To the irritation against the emperor’s church policy was added bitter resentment against the conscription, that tax of blood and muscle demanded of the country. Napoleon had formulated and attempted to make tolerable the principle born of the Revolution, which declared that every male citizen of age owed the state a service of blood in case it needed him. The wisdom of his management of the conscription had prevented discontent until 1807; then the draft on life had begun to be arbitrary and grievous. The laws of exemptions were disregarded. The “only son of his mother” no longer remained at her side. The father whose little children were motherless must leave them; aged and helpless parents no longer gave immunity. Those who had bought their exemption by heavy sacrifices were obliged to go. Persons whom the law made subject to conscription in 1807, were called out in 1806; those of 1808, in 1807. So far was this premature drafting pushed, that the armies were said to be made up of “boy soldiers,” weak, unformed youths, fresh from school, who wilted in a sun like that of Spain, and dropped out in the march.

At the rate at which men had been killed, however, there was no other way of keeping up the army. Between 1804 and 1811 one million seven hundred thousand men had perished in battle. What wonder that now the boys of France were pressed into service! At the same time the country was overrun with the lame, the blind, the broken-down, who had come back from war to live on their friends or on charity. It was not only the funeral crape on almost every door which made Frenchmen hate the conscription, it was the crippled men whom they met at every corner.

THE KING OF ROME. 1811.

Engraved by Desnoyers, after Gérard. “His Majesty the King of Rome.
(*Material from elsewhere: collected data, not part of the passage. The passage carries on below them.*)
<file path="src/mips_settings.svh">
//----------------------------
// mips settings
// widths and memory size shared by the core and its testbench
//----------------------------

`ifndef MIPS_SETTINGS_SVH
`define MIPS_SETTINGS_SVH

`define MIPS_WIDTH     32  // data and address width
`define MIPS_REGBITS   5   // register index width
`define MIPS_MEM_WORDS 64  // external memory depth, address taken modulo

`endif

</file>
<file path="src/mips_pkg.sv">
//----------------------------
// mips package
// opcodes, function codes, FSM states and the control word
//----------------------------
`default_nettype none

package mips_pkg;

   typedef enum logic [5:0] {
      RTYPE = 6'b000000,
      J     = 6'b000010,
      BEQ   = 6'b000100,
      BNE   = 6'b000101,
      ADDI  = 6'b001000,
      ORI   = 6'b001101,
      LW    = 6'b100011,
      SW    = 6'b101011,
      HALT  = 6'b111111
   } opcode_t;

   typedef enum logic [5:0] {
      F_ADD = 6'b100000,
      F_SUB = 6'b100010,
      F_AND = 6'b100100,
      F_OR  = 6'b100101,
      F_XOR = 6'b100110,
      F_NOR = 6'b100111,
      F_SLT = 6'b101010
   } funct_t;

   typedef enum logic [3:0] {
      ALU_AND, ALU_OR, ALU_XOR, ALU_NOR, ALU_ADD, ALU_SUB, ALU_SLT
   } alu_op_t;

   typedef enum logic [1:0] {MODE_ADD, MODE_SUB, MODE_FUNCT, MODE_IMM} alu_mode_t;

   typedef enum logic [3:0] {
      FETCH, DECODE, MEMADR, LWRD, LWWR, SWWR, RTYPEEX, RTYPEWR,
      ITYPEEX, ITYPEWR, BREX, JEX, HALTED
   } state_t;

   typedef enum logic [1:0] {PC_ALU, PC_BRANCH, PC_JUMP} pc_src_t;

   typedef enum logic [1:0] {SRCB_REG, SRCB_ONE, SRCB_IMM} src_b_t;

   typedef struct packed {
      logic      ir_write;
      logic      pc_write;
      logic      branch;
      logic      branch_ne;   // taken when not zero
      logic      reg_write;
      logic      reg_dst;     // 1 selects rd, 0 selects rt
      logic      mem_to_reg;
      logic      i_or_d;      // 1 puts alu_out on the address
      logic      src_a;       // 1 selects A, 0 selects pc
      src_b_t    src_b;
      alu_mode_t alu_mode;
      pc_src_t   pc_src;
   } ctrl_t;

   // ---- instruction layout ----
   typedef struct packed {
      logic [4:0] rs;
      logic [4:0] rt;
      logic [4:0] rd;
      logic [4:0] shamt;
      funct_t     funct;
   } r_fields_t;

   typedef struct packed {
      logic [4:0]  rs;
      logic [4:0]  rt;
      logic [15:0] imm;
   } i_fields_t;

   typedef union packed {
      r_fields_t   r;
      i_fields_t   i;
      logic [25:0] target;  // j format
   } fields_t;

   typedef struct packed {
      opcode_t op;
      fields_t f;
   } instr_t;

endpackage

`default_nettype wire

</file>
<file path="src/mips_regfile.sv">
//----------------------------
// mips register file
// 2 read ports, 1 write port
//----------------------------
`default_nettype none
`include "mips_settings.svh"

module mips_regfile (
   input  logic                      clk,
   input  logic                      reg_write,
   input  logic [`MIPS_REGBITS-1:0]  ra1,
   input  logic [`MIPS_REGBITS-1:0]  ra2,
   input  logic [`MIPS_REGBITS-1:0]  wa,
   input  logic [`MIPS_WIDTH-1:0]    wd,
   output logic [`MIPS_WIDTH-1:0]    rd1,
   output logic [`MIPS_WIDTH-1:0]    rd2
);

   logic [`MIPS_WIDTH-1:0] regs [0:(1<<`MIPS_REGBITS)-1];

   always_ff @(posedge clk)
   begin
      if (reg_write)
         regs[wa] <= wd;
   end

   assign rd1 = (ra1 == '0) ? '0 : regs[ra1];  // r0 reads zero
   assign rd2 = (ra2 == '0) ? '0 : regs[ra2];

endmodule

`default_nettype wire

</file>
<file path="src/mips_alu.sv">
//----------------------------
// mips alu
// operation decode, result and zero flag
//----------------------------
`default_nettype none
`include "mips_settings.svh"

module mips_alu
   import mips_pkg::*;
(
   input  alu_mode_t               alu_mode,
   input  opcode_t                 op,
   input  funct_t                  funct,
   input  logic [`MIPS_WIDTH-1:0]  a,
   input  logic [`MIPS_WIDTH-1:0]  b,
   output logic [`MIPS_WIDTH-1:0]  result,
   output logic                    zero
);

   alu_op_t alu_op;

   always_comb
   begin
      alu_op = ALU_ADD;
      case (alu_mode)
         MODE_SUB: alu_op = ALU_SUB;
         MODE_FUNCT:
         begin
            case (funct)
               F_SUB:   alu_op = ALU_SUB;
               F_AND:   alu_op = ALU_AND;
               F_OR:    alu_op = ALU_OR;
               F_XOR:   alu_op = ALU_XOR;
               F_NOR:   alu_op = ALU_NOR;
               F_SLT:   alu_op = ALU_SLT;
               default: alu_op = ALU_ADD;
            endcase
         end
         MODE_IMM:  alu_op = (op == ORI) ? ALU_OR : ALU_ADD;
         default:   alu_op = ALU_ADD;  // address and pc math
      endcase
   end

   always_comb
   begin
      case (alu_op)
         ALU_AND: result = a & b;
         ALU_OR:  result = a | b;
         ALU_XOR: result = a ^ b;
         ALU_NOR: result = ~(a | b);
         ALU_SUB: result = a - b;
         ALU_SLT: result = {{(`MIPS_WIDTH-1){1'b0}}, $signed(a) < $signed(b)};
         default: result = a + b;
      endcase
   end

   assign zero = (result == '0);

endmodule

`default_nettype wire

</file>
<file path="src/mips_control.sv">
//----------------------------
// mips control
// multicycle FSM, drives the control word and memory strobes
//----------------------------
`default_nettype none

module mips_control
   import mips_pkg::*;
(
   input  logic    clk,
   input  logic    reset,
   input  opcode_t op,
   output ctrl_t   ctrl,
   output logic    mem_read,
   output logic    mem_write,
   output logic    halted
);

   state_t state;
   state_t next_state;

   always_ff @(posedge clk)
   begin
      if (reset)
         state <= FETCH;
      else
         state <= next_state;
   end

   //----------------------------
   // next state
   //----------------------------
   always_comb
   begin
      next_state = FETCH;
      case (state)
         FETCH:   next_state = DECODE;
         DECODE:
         begin
            case (op)
               LW, SW:    next_state = MEMADR;
               RTYPE:     next_state = RTYPEEX;
               ADDI, ORI: next_state = ITYPEEX;
               BEQ, BNE:  next_state = BREX;
               J:         next_state = JEX;
               HALT:      next_state = HALTED;
               default:   next_state = FETCH;  // undefined opcode, no effect
            endcase
         end
         MEMADR:  next_state = (op == LW) ? LWRD : SWWR;
         LWRD:    next_state = LWWR;
         RTYPEEX: next_state = RTYPEWR;
         ITYPEEX: next_state = ITYPEWR;
         HALTED:  next_state = HALTED;  // only reset leaves
         default: next_state = FETCH;
      endcase
   end

   //----------------------------
   // outputs per state
   //----------------------------
   always_comb
   begin
      ctrl      = '0;
      mem_read  = 1'b0;
      mem_write = 1'b0;
      halted    = 1'b0;
      case (state)
         FETCH:
         begin
            mem_read      = 1'b1;
            ctrl.ir_write = 1'b1;
            ctrl.pc_write = 1'b1;
            ctrl.src_b    = SRCB_ONE;  // pc + 1
         end
         MEMADR:
         begin
            ctrl.src_a = 1'b1;
            ctrl.src_b = SRCB_IMM;
         end
         LWRD:
         begin
            mem_read    = 1'b1;
            ctrl.i_or_d = 1'b1;
         end
         LWWR:
         begin
            ctrl.reg_write  = 1'b1;
            ctrl.mem_to_reg = 1'b1;
         end
         SWWR:
         begin
            mem_write   = 1'b1;
            ctrl.i_or_d = 1'b1;
         end
         RTYPEEX:
         begin
            ctrl.src_a    = 1'b1;
            ctrl.alu_mode = MODE_FUNCT;
         end
         RTYPEWR:
         begin
            ctrl.reg_write = 1'b1;
            ctrl.reg_dst   = 1'b1;
         end
         ITYPEEX:
         begin
            ctrl.src_a    = 1'b1;
            ctrl.src_b    = SRCB_IMM;
            ctrl.alu_mode = MODE_IMM;
         end
         ITYPEWR: ctrl.reg_write = 1'b1;
         BREX:
         begin
            ctrl.src_a     = 1'b1;
            ctrl.alu_mode  = MODE_SUB;  // compare A and B
            ctrl.branch    = 1'b1;
            ctrl.branch_ne = (op == BNE);
            ctrl.pc_src    = PC_BRANCH;
         end
         JEX:
         begin
            ctrl.pc_write = 1'b1;
            ctrl.pc_src   = PC_JUMP;
         end
         HALTED:  halted = 1'b1;
         default: ;
      endcase
   end

endmodule

`default_nettype wire

</file>
<file path="src/mips_datapath.sv">
//----------------------------
// mips datapath
// pc, ir and staging registers, operand muxes, branch decision
//----------------------------
`default_nettype none
`include "mips_settings.svh"

module mips_datapath
   import mips_pkg::*;
(
   input  logic                    clk,
   input  logic                    reset,
   input  ctrl_t                   ctrl,
   input  logic [`MIPS_WIDTH-1:0]  mem_data,
   output opcode_t                 op,
   output logic [`MIPS_WIDTH-1:0]  adr,
   output logic [`MIPS_WIDTH-1:0]  write_data
);

   logic [`MIPS_WIDTH-1:0]   pc;
   logic [`MIPS_WIDTH-1:0]   next_pc;
   instr_t                   instr;
   logic [`MIPS_WIDTH-1:0]   mdr;
   logic [`MIPS_WIDTH-1:0]   a_reg;
   logic [`MIPS_WIDTH-1:0]   b_reg;
   logic [`MIPS_WIDTH-1:0]   alu_out;
   logic [`MIPS_WIDTH-1:0]   rd1;
   logic [`MIPS_WIDTH-1:0]   rd2;
   logic [`MIPS_WIDTH-1:0]   wd;
   logic [`MIPS_REGBITS-1:0] wa;
   logic [`MIPS_WIDTH-1:0]   src_a_val;
   logic [`MIPS_WIDTH-1:0]   src_b_val;
   logic [`MIPS_WIDTH-1:0]   alu_result;
   logic [`MIPS_WIDTH-1:0]   imm_ext;
   logic [`MIPS_WIDTH-1:0]   jump_adr;
   logic                     zero;
   logic                     pc_en;

   //----------------------------
   // registers
   //----------------------------
   always_ff @(posedge clk)
   begin
      if (reset)
         pc <= '0;
      else if (pc_en)
         pc <= next_pc;
   end

   always_ff @(posedge clk)
   begin
      if (ctrl.ir_write)
         instr <= instr_t'(mem_data);
      mdr     <= mem_data;
      a_reg   <= rd1;
      b_reg   <= rd2;
      alu_out <= alu_result;
   end

   assign op         = instr.op;
   assign write_data = b_reg;
   assign imm_ext    = {{(`MIPS_WIDTH-16){1'b0}}, instr.f.i.imm};     // zero extended
   assign jump_adr   = {{(`MIPS_WIDTH-26){1'b0}}, instr.f.target};

   assign adr       = ctrl.i_or_d ? alu_out : pc;
   assign wa        = ctrl.reg_dst ? instr.f.r.rd : instr.f.r.rt;
   assign wd        = ctrl.mem_to_reg ? mdr : alu_out;
   assign src_a_val = ctrl.src_a ? a_reg : pc;

   always_comb
   begin
      case (ctrl.src_b)
         SRCB_ONE: src_b_val = {{(`MIPS_WIDTH-1){1'b0}}, 1'b1};
         SRCB_IMM: src_b_val = imm_ext;
         default:  src_b_val = b_reg;
      endcase
   end

   always_comb
   begin
      case (ctrl.pc_src)
         PC_BRANCH: next_pc = imm_ext;  // absolute word address
         PC_JUMP:   next_pc = jump_adr;
         default:   next_pc = alu_result;
      endcase
   end

   // beq taken on zero, bne on not zero
   assign pc_en = ctrl.pc_write | (ctrl.branch & (zero ^ ctrl.branch_ne));

   mips_regfile rf (
      .clk       (clk),
      .reg_write (ctrl.reg_write),
      .ra1       (instr.f.r.rs),
      .ra2       (instr.f.r.rt),
      .wa        (wa),
      .wd        (wd),
      .rd1       (rd1),
      .rd2       (rd2)
   );

   mips_alu alu (
      .alu_mode (ctrl.alu_mode),
      .op       (instr.op),
      .funct    (instr.f.r.funct),
      .a        (src_a_val),
      .b        (src_b_val),
      .result   (alu_result),
      .zero     (zero)
   );

endmodule

`default_nettype wire

</file>
<file path="src/mips_core.sv">
//----------------------------
// mips core
// multicycle cpu, control plus datapath
//----------------------------
`default_nettype none
`include "mips_settings.svh"

module mips_core
   import mips_pkg::*;
(
   input  logic                    clk,
   input  logic                    reset,
   input  logic [`MIPS_WIDTH-1:0]  mem_data,
   output logic                    mem_read,
   output logic                    mem_write,
   output logic [`MIPS_WIDTH-1:0]  adr,
   output logic [`MIPS_WIDTH-1:0]  write_data,
   output logic                    halted
);

   ctrl_t   ctrl;
   opcode_t op;

   mips_control control (
      .clk       (clk),
      .reset     (reset),
      .op        (op),
      .ctrl      (ctrl),
      .mem_read  (mem_read),
      .mem_write (mem_write),
      .halted    (halted)
   );

   mips_datapath datapath (
      .clk        (clk),
      .reset      (reset),
      .ctrl       (ctrl),
      .mem_data   (mem_data),
      .op         (op),
      .adr        (adr),
      .write_data (write_data)
   );

endmodule

`default_nettype wire

</file>
===== config.mk =====
export PLATFORM = sky130hd
export DESIGN_NAME = wh_flit_buffer
export DESIGN_NICKNAME = d
export VERILOG_FILES = /design/src/rtl/wh_noc_pkg.sv /design/src/rtl/wh_flit_buffer.sv
export SDC_FILE = /design/constraint.sdc
export NUM_CORES = 1
export LEC_CHECK = 0
export ABC_AREA = 1
export BUFFER_PORTS_ARGS = -buffer_cell sky130_fd_sc_hd__buf_2
export CAP_MARGIN = 10
export CORE_MARGIN = 2
export CORE_UTILIZATION = 25
export CTS_CLUSTER_SIZE = 25
export DETAILED_ROUTE_END_ITERATION = 12
export PLACE_DENSITY = 0.55
export SLEW_MARGIN = 20
export SYNTH_ARGS = -nofsm -noshare
export SYNTH_HDL_FRONTEND = slang
export SYNTH_SLANG_ARGS = --single-unit

===== constraint.sdc =====
create_clock -name clk_i -period 2.6 [get_ports clk_i]
set_input_delay 0.39 -clock clk_i [delete_from_list [all_inputs] [get_ports clk_i]]
set_output_delay 0.39 -clock clk_i [all_outputs]
set_load 0.005 [all_outputs]
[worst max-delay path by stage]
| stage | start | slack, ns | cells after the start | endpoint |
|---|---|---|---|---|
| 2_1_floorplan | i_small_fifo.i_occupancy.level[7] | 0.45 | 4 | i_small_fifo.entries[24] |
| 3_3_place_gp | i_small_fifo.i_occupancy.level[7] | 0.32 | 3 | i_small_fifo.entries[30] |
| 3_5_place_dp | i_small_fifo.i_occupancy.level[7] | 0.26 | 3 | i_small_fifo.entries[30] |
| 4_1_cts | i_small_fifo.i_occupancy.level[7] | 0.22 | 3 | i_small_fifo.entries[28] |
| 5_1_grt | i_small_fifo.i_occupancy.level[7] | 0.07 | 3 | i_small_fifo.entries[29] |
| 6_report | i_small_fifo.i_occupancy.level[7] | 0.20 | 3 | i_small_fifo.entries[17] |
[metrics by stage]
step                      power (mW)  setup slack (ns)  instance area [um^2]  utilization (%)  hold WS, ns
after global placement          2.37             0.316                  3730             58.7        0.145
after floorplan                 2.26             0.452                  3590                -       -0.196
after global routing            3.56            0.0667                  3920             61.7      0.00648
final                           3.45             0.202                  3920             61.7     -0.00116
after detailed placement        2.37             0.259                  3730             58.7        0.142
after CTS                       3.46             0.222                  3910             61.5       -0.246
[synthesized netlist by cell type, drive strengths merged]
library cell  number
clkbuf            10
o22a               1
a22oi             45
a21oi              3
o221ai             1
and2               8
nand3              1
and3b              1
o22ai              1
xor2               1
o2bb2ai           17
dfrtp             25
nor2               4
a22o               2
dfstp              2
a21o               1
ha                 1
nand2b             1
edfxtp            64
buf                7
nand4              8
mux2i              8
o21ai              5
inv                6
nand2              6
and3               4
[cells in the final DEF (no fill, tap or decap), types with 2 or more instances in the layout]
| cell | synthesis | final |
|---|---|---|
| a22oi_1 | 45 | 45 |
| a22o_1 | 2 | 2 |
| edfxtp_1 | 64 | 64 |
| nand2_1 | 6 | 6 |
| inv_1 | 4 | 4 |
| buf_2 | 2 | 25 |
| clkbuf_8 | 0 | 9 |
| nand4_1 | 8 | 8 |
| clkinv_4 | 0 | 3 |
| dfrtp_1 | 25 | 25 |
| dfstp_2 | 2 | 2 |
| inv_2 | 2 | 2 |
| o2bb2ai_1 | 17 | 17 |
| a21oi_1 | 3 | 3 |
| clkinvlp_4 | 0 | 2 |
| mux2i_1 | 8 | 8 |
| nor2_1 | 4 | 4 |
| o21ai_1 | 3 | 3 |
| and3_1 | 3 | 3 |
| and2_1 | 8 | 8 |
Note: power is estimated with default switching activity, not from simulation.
==> src/hw/ifmap_buffer.sv <==
`timescale 1ns/1ps
`include "conv_defines.svh"

module ifmap_buffer (
  input  logic                              clk,
  input  logic                              rst_n,
  input  logic [`IFMAP_WIDTH-1:0]           ifmap_dat,
  input  logic                              ifmap_vld,
  input  logic [$clog2(`BANK_VECTORS)-1:0]  vec_idx,
  input  logic                              bank_release,
  output logic                              ifmap_rdy,
  output logic                              bank_full,
  output conv_pkg::ifmap_vec_t              vector
);

  localparam int WORD_W = $clog2(`ARRAY_DIM);
  localparam int VEC_W  = $clog2(`BANK_VECTORS);

  conv_pkg::ifmap_vec_t mem [2][`BANK_VECTORS];
  conv_pkg::ifmap_vec_t pack_q;
  conv_pkg::ifmap_vec_t pack_nxt;
  logic [WORD_W-1:0]    word_cnt;
  logic [VEC_W-1:0]     vec_cnt;
  logic                 wr_bank;
  logic                 rd_bank;
  logic [1:0]           full;
  logic                 take;
  logic                 vec_done;

  assign ifmap_rdy = ~(full[0] & full[1]);
  assign take      = ifmap_vld & ifmap_rdy;
  assign vec_done  = take & (word_cnt == WORD_W'(`ARRAY_DIM - 1));

  // vector including the word arriving now
  always_comb begin
    pack_nxt = pack_q;
    pack_nxt[word_cnt] = ifmap_dat;
  end

  always_ff @(posedge clk) begin
    if (take) pack_q <= pack_nxt;
    if (vec_done) mem[wr_bank][vec_cnt] <= pack_nxt;
  end

  always_ff @(posedge clk or negedge rst_n) begin
    if (!rst_n) begin
      word_cnt <= '0;
      vec_cnt  <= '0;
      wr_bank  <= 1'b0;
      rd_bank  <= 1'b0;
      full     <= '0;
    end else begin
      if (vec_done) word_cnt <= '0;
      else if (take) word_cnt <= word_cnt + 1'b1;
      if (bank_release) begin
        full[rd_bank] <= 1'b0;
        rd_bank <= ~rd_bank;
      end
      if (vec_done) begin
        if (vec_cnt == VEC_W'(`BANK_VECTORS - 1)) begin
          vec_cnt <= '0;
          full[wr_bank] <= 1'b1; // bank complete, hand over
          wr_bank <= ~wr_bank;
        end else begin
          vec_cnt <= vec_cnt + 1'b1;
        end
      end
    end
  end

  assign bank_full = full[rd_bank]; // oldest bank
  assign vector    = mem[rd_bank][vec_idx];

endmodule
### src/hw/conv_defines.svh
`ifndef CONV_DEFINES_SVH
`define CONV_DEFINES_SVH

// pe grid is ARRAY_DIM x ARRAY_DIM, rows are input channels
`define ARRAY_DIM 4

`define IFMAP_WIDTH 16
`define WEIGHT_WIDTH 16
`define OFMAP_WIDTH 32

// vectors per ifmap bank
`define BANK_VECTORS 8

`endif
### src/hw/conv_pkg.sv
`include "conv_defines.svh"

package conv_pkg;

  // one word per input channel
  typedef logic [`ARRAY_DIM-1:0][`IFMAP_WIDTH-1:0] ifmap_vec_t;

  // weights of one input channel, one per output channel
  typedef logic [`ARRAY_DIM-1:0][`WEIGHT_WIDTH-1:0] weight_row_t;

  typedef logic [`ARRAY_DIM-1:0][`OFMAP_WIDTH-1:0] psum_vec_t; // by output channel

  typedef enum logic [1:0] {
    IDLE,
    PRELOAD,
    STREAM,
    DRAIN
  } seq_state_e;

endpackage

### src/hw/tile_sequencer.sv
`timescale 1ns/1ps
`include "conv_defines.svh"

module tile_sequencer (
  input  logic                              clk,
  input  logic                              rst_n,
  input  logic                              bank_full,
  input  logic                              tile_full,
  input  logic                              busy,
  output logic [$clog2(`BANK_VECTORS)-1:0]  vec_idx,
  output logic [$clog2(`ARRAY_DIM)-1:0]     row_idx,
  output logic                              weight_load,
  output logic                              vec_vld,
  output logic                              advance,
  output logic                              bank_release,
  output logic                              tile_release
);

  localparam int VEC_W        = $clog2(`BANK_VECTORS);
  localparam int ROW_W        = $clog2(`ARRAY_DIM);
  localparam int DRAIN_CYCLES = 2 * `ARRAY_DIM;
  localparam int CNT_W        = $clog2(`BANK_VECTORS > DRAIN_CYCLES ?
                                       `BANK_VECTORS : DRAIN_CYCLES);

  conv_pkg::seq_state_e state;
  logic [CNT_W-1:0]     cnt; // rows, vectors or drain cycles

  always_ff @(posedge clk or negedge rst_n) begin
    if (!rst_n) begin
      state <= conv_pkg::IDLE;
      cnt   <= '0;
    end else begin
      case (state)
        conv_pkg::IDLE: begin
          cnt <= '0;
          if (bank_full && tile_full) state <= conv_pkg::PRELOAD;
        end
        conv_pkg::PRELOAD: begin // one weight row per cycle
          if (cnt == CNT_W'(`ARRAY_DIM - 1)) begin
            state <= conv_pkg::STREAM;
            cnt   <= '0;
          end else begin
            cnt <= cnt + 1'b1;
          end
        end
        conv_pkg::STREAM: begin
          if (advance) begin
            if (cnt == CNT_W'(`BANK_VECTORS - 1)) begin
              state <= conv_pkg::DRAIN;
              cnt   <= '0;
            end else begin
              cnt <= cnt + 1'b1;
            end
          end
        end
        conv_pkg::DRAIN: begin
          if (advance) begin
            if (cnt == CNT_W'(DRAIN_CYCLES - 1)) begin
              state <= conv_pkg::IDLE;
              cnt   <= '0;
            end else begin
              cnt <= cnt + 1'b1;
            end
          end
        end
        default: state <= conv_pkg::IDLE;
      endcase
    end
  end

  assign advance      = ~busy; // serializer full stalls everything
  assign weight_load  = (state == conv_pkg::PRELOAD);
  assign row_idx      = cnt[ROW_W-1:0];
  assign vec_idx      = cnt[VEC_W-1:0];
  assign vec_vld      = (state == conv_pkg::STREAM) & advance;
  // last result leaves the array in this cycle
  assign bank_release = (state == conv_pkg::DRAIN) & advance &
                        (cnt == CNT_W'(DRAIN_CYCLES - 1));
  assign tile_release = bank_release;

endmodule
Dedicated to her Majesty Imperial and Royal, Marie Louise.”

While within, the people fretted over the religious disturbances and the abuses of the conscription, without, the continental blockade was causing serious trouble between Napoleon and the kings he ruled. In spite of all his efforts English merchandise penetrated everywhere. The fair at Rotterdam in 1807 was filled with English goods. They passed into Italy under false seals. They came into France on pretence that they were for the empress. Napoleon remonstrated and threatened, but he could not check the traffic. The most serious trouble caused by this violation of the Berlin Decree was with Louis, King of Holland. In 1808 Napoleon complained to his brother that more than one hundred ships passed between his kingdom and England every month, and a year later he wrote in desperation, “Holland is an English province.”

The relations of the brothers grew more and more bitter. Napoleon resented the half support Louis gave him, and as a punishment he took away his provinces, filled his forts with French troops, threatened him with war if he did not break up the trade. So far did these hostilities go, that in the summer of 1810 King Louis abdicated in favor of his son and retired to Austria. Napoleon tried his best to persuade him at least to return into French territory, but he refused. This break was the sadder because Louis was the brother for whom Napoleon had really done most.

Joseph was not happier than Louis. The Spanish war still went on, and no better than in 1808. Joseph, humbled and unhappy, had even prayed to be freed of the throne.